--- INFORMATION PROVIDED ---

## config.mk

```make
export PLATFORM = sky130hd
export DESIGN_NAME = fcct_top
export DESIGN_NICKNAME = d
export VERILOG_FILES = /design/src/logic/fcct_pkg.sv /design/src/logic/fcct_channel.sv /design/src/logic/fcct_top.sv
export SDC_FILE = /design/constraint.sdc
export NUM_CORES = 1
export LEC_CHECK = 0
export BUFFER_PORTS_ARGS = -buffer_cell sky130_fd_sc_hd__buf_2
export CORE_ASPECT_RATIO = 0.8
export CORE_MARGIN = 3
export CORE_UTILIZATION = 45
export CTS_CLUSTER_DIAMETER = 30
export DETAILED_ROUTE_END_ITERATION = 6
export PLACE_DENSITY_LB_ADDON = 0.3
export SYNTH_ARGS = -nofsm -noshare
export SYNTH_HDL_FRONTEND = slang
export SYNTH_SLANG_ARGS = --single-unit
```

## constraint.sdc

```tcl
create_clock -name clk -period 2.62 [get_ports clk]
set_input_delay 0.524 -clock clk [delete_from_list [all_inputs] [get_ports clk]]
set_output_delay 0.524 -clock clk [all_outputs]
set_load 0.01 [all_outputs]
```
--
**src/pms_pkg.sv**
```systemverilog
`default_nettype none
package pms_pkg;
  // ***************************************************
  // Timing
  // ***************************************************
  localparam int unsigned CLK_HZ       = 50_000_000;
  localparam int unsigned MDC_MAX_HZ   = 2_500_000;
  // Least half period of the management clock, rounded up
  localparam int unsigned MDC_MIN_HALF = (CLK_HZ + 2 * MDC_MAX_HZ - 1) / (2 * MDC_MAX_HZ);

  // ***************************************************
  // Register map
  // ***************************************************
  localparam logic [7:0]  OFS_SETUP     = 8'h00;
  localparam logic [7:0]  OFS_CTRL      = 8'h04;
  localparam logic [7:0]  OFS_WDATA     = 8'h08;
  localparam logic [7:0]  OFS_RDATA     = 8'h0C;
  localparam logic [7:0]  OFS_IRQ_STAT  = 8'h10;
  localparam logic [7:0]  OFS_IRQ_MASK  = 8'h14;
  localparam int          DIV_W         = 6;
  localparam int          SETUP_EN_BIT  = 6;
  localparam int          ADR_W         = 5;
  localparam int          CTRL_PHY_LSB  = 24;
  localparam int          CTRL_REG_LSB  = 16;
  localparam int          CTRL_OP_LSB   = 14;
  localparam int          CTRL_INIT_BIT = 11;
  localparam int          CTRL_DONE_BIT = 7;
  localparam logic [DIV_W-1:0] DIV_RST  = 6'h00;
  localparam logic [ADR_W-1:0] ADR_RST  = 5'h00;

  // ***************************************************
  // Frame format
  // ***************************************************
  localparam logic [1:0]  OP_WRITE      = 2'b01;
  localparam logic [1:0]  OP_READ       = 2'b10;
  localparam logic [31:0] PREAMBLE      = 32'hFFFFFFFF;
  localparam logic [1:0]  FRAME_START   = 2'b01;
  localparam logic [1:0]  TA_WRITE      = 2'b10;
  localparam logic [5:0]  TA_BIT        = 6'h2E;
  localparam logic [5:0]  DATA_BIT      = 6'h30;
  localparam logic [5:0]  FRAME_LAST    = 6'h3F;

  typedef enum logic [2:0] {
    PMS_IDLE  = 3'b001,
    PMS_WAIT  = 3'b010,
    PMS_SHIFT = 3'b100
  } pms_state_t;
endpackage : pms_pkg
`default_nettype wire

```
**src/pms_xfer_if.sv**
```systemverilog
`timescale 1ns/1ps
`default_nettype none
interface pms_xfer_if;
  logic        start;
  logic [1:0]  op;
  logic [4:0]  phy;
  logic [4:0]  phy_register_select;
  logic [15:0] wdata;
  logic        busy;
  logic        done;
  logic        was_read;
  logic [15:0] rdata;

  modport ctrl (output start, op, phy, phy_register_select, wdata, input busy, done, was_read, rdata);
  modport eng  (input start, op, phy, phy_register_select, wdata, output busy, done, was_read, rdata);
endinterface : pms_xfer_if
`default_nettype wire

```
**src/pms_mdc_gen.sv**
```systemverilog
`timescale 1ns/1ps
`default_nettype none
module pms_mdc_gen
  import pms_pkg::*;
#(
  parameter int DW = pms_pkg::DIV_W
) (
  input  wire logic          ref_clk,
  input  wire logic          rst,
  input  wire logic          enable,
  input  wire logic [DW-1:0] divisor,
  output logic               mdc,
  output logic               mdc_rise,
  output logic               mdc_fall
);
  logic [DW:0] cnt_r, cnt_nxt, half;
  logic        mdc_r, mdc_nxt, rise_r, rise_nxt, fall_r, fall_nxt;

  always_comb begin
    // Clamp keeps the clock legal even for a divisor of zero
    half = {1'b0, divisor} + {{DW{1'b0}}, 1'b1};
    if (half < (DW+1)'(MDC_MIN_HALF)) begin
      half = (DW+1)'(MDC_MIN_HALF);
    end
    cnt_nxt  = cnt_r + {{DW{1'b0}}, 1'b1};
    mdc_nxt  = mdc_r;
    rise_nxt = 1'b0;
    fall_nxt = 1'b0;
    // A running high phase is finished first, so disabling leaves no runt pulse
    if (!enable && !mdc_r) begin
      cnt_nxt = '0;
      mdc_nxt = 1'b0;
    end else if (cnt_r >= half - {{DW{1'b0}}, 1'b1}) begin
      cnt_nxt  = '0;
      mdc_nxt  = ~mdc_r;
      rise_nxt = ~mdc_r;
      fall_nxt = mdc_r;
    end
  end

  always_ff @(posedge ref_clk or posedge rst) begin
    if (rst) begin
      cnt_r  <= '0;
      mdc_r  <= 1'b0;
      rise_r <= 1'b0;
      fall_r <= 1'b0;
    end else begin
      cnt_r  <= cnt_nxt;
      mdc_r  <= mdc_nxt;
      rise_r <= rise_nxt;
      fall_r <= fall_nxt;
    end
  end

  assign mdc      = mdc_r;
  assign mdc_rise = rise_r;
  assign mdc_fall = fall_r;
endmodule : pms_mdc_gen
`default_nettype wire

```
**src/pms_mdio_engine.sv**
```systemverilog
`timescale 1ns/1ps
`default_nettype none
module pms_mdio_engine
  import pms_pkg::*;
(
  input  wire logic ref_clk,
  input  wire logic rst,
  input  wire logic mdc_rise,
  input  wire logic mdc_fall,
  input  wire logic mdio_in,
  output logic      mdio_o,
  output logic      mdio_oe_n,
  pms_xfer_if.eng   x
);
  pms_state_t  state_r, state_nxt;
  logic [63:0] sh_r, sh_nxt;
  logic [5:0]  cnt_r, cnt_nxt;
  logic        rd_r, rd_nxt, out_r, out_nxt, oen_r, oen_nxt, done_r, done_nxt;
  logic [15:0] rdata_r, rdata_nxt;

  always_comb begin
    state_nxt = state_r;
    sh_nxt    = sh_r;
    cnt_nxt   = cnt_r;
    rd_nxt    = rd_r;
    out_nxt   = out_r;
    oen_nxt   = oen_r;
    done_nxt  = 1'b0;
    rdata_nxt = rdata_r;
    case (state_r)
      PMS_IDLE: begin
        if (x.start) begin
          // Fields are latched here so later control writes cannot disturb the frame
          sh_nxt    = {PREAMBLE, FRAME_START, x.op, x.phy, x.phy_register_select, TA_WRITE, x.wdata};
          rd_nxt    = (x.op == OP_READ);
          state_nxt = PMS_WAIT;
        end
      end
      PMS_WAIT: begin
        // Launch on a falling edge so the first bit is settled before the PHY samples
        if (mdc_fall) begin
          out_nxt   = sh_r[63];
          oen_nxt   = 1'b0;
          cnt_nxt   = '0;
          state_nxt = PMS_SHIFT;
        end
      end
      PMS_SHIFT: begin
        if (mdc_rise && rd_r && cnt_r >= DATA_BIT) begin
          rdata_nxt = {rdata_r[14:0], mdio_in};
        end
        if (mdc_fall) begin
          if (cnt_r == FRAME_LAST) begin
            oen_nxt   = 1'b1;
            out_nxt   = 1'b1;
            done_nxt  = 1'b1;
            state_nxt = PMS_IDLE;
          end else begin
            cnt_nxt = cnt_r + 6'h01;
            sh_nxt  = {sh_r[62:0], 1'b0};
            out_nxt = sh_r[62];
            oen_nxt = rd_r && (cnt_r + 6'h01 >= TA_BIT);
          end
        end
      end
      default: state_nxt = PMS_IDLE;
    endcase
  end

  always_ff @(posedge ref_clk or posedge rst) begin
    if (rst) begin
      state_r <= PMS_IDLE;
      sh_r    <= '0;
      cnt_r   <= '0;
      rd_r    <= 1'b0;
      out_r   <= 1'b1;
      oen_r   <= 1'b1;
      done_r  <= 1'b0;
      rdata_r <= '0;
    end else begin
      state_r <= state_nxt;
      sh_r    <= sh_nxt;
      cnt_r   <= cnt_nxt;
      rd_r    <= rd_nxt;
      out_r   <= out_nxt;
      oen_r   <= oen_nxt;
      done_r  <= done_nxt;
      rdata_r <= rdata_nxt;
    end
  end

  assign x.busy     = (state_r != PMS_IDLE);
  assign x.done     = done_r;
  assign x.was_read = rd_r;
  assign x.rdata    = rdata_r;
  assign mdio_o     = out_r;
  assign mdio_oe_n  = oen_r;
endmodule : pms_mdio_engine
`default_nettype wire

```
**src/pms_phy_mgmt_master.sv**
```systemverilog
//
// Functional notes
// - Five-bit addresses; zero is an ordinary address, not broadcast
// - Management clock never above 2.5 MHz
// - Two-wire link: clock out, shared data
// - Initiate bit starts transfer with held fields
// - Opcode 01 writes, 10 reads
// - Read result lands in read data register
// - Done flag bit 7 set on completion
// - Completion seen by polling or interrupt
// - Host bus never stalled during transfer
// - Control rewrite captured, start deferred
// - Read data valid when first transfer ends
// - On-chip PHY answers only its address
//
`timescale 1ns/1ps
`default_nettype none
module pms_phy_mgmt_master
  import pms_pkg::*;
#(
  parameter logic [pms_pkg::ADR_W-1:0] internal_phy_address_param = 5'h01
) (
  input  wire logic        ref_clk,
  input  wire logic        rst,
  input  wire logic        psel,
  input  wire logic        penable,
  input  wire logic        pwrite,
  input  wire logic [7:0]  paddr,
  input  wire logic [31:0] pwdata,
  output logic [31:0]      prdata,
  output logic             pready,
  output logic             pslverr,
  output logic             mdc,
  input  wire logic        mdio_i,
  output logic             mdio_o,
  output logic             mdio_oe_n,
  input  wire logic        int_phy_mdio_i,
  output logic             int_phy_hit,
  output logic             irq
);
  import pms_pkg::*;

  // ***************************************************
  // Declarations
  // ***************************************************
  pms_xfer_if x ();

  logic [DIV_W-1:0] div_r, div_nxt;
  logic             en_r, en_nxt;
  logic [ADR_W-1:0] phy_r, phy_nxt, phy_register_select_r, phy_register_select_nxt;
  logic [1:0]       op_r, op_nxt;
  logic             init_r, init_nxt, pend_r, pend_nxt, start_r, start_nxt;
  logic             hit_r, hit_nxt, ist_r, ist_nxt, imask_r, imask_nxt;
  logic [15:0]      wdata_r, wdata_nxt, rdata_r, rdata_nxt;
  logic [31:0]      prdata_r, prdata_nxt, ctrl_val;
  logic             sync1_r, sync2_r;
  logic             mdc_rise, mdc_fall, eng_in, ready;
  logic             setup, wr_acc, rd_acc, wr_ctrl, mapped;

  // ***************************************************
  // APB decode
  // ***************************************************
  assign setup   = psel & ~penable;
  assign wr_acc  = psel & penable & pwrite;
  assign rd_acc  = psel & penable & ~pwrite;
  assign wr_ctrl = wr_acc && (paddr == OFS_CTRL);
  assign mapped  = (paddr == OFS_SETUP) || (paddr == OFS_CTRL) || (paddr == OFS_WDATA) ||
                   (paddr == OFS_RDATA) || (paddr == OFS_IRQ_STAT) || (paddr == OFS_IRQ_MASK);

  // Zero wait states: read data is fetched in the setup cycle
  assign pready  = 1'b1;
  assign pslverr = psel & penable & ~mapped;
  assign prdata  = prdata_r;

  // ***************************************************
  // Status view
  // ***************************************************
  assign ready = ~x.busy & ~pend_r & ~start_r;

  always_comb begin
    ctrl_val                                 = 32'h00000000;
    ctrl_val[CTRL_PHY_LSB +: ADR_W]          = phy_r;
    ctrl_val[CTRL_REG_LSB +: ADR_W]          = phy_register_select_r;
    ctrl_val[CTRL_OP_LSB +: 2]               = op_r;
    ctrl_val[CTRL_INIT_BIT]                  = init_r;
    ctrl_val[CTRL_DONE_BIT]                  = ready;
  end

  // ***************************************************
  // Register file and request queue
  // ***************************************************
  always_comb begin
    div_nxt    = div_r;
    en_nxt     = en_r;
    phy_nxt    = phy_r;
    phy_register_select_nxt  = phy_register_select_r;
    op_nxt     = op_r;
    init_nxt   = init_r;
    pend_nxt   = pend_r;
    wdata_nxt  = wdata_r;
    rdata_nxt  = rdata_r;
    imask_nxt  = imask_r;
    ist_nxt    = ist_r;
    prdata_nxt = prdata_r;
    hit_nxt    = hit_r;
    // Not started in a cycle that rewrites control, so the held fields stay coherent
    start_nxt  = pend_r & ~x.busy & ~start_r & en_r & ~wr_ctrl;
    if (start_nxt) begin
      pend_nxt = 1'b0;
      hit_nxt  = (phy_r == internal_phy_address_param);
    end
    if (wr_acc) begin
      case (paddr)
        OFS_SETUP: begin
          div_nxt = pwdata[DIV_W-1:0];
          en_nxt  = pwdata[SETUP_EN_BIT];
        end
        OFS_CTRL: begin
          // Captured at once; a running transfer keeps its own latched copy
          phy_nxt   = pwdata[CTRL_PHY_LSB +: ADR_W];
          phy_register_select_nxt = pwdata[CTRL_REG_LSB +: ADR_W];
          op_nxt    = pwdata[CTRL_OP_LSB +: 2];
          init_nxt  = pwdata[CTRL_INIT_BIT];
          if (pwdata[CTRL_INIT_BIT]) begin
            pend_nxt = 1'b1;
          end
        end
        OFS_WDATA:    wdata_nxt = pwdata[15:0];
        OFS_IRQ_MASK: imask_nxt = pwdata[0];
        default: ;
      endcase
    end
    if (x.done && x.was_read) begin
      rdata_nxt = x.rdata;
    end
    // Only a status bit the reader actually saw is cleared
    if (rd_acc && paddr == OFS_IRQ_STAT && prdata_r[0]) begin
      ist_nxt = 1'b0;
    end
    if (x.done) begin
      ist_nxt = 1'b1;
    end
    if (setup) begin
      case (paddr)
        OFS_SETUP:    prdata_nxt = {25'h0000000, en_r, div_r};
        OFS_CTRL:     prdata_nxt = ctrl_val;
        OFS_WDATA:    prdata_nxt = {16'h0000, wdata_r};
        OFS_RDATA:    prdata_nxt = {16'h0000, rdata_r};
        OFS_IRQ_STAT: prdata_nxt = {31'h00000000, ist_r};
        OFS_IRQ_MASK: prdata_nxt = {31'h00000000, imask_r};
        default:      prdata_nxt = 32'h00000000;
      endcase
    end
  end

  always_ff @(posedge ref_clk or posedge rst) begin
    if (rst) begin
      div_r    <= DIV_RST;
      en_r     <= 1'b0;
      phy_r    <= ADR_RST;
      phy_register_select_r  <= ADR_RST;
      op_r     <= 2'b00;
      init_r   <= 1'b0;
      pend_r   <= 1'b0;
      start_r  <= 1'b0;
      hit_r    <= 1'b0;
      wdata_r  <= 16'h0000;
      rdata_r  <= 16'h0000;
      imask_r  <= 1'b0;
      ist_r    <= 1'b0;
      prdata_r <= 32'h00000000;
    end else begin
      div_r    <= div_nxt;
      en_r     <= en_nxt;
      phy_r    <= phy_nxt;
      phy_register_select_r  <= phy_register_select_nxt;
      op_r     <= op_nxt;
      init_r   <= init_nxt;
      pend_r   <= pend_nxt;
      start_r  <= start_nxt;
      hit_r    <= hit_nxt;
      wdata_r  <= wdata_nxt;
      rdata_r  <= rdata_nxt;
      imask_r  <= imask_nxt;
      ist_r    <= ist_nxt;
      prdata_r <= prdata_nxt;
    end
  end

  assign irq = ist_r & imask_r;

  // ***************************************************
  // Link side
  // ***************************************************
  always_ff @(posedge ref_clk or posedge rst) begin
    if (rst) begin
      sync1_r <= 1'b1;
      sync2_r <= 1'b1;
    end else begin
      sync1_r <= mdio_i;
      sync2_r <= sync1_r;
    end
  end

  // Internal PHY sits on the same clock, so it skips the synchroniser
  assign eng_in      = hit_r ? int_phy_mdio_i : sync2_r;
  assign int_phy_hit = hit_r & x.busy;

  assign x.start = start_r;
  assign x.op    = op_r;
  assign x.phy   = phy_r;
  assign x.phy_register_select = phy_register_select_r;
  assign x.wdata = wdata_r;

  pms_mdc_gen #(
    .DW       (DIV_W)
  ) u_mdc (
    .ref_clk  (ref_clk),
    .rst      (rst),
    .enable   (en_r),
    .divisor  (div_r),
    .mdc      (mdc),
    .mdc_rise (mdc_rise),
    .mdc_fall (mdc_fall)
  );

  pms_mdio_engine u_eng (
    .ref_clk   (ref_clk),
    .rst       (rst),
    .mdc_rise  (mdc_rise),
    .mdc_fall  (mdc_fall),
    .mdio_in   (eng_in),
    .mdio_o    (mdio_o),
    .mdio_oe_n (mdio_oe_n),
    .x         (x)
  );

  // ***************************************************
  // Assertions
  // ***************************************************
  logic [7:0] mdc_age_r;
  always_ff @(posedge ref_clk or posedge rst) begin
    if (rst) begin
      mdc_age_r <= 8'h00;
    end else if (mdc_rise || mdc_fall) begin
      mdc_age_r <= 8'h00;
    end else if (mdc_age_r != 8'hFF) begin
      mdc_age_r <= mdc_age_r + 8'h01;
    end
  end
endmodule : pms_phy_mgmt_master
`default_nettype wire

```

--- ACTIVITY ---
Check the lines above and copy each one that includes "parameter".

--- RESPONSE ---
  parameter int DW = pms_pkg::DIV_W
  parameter logic [pms_pkg::ADR_W-1:0] internal_phy_address_param = 5'h01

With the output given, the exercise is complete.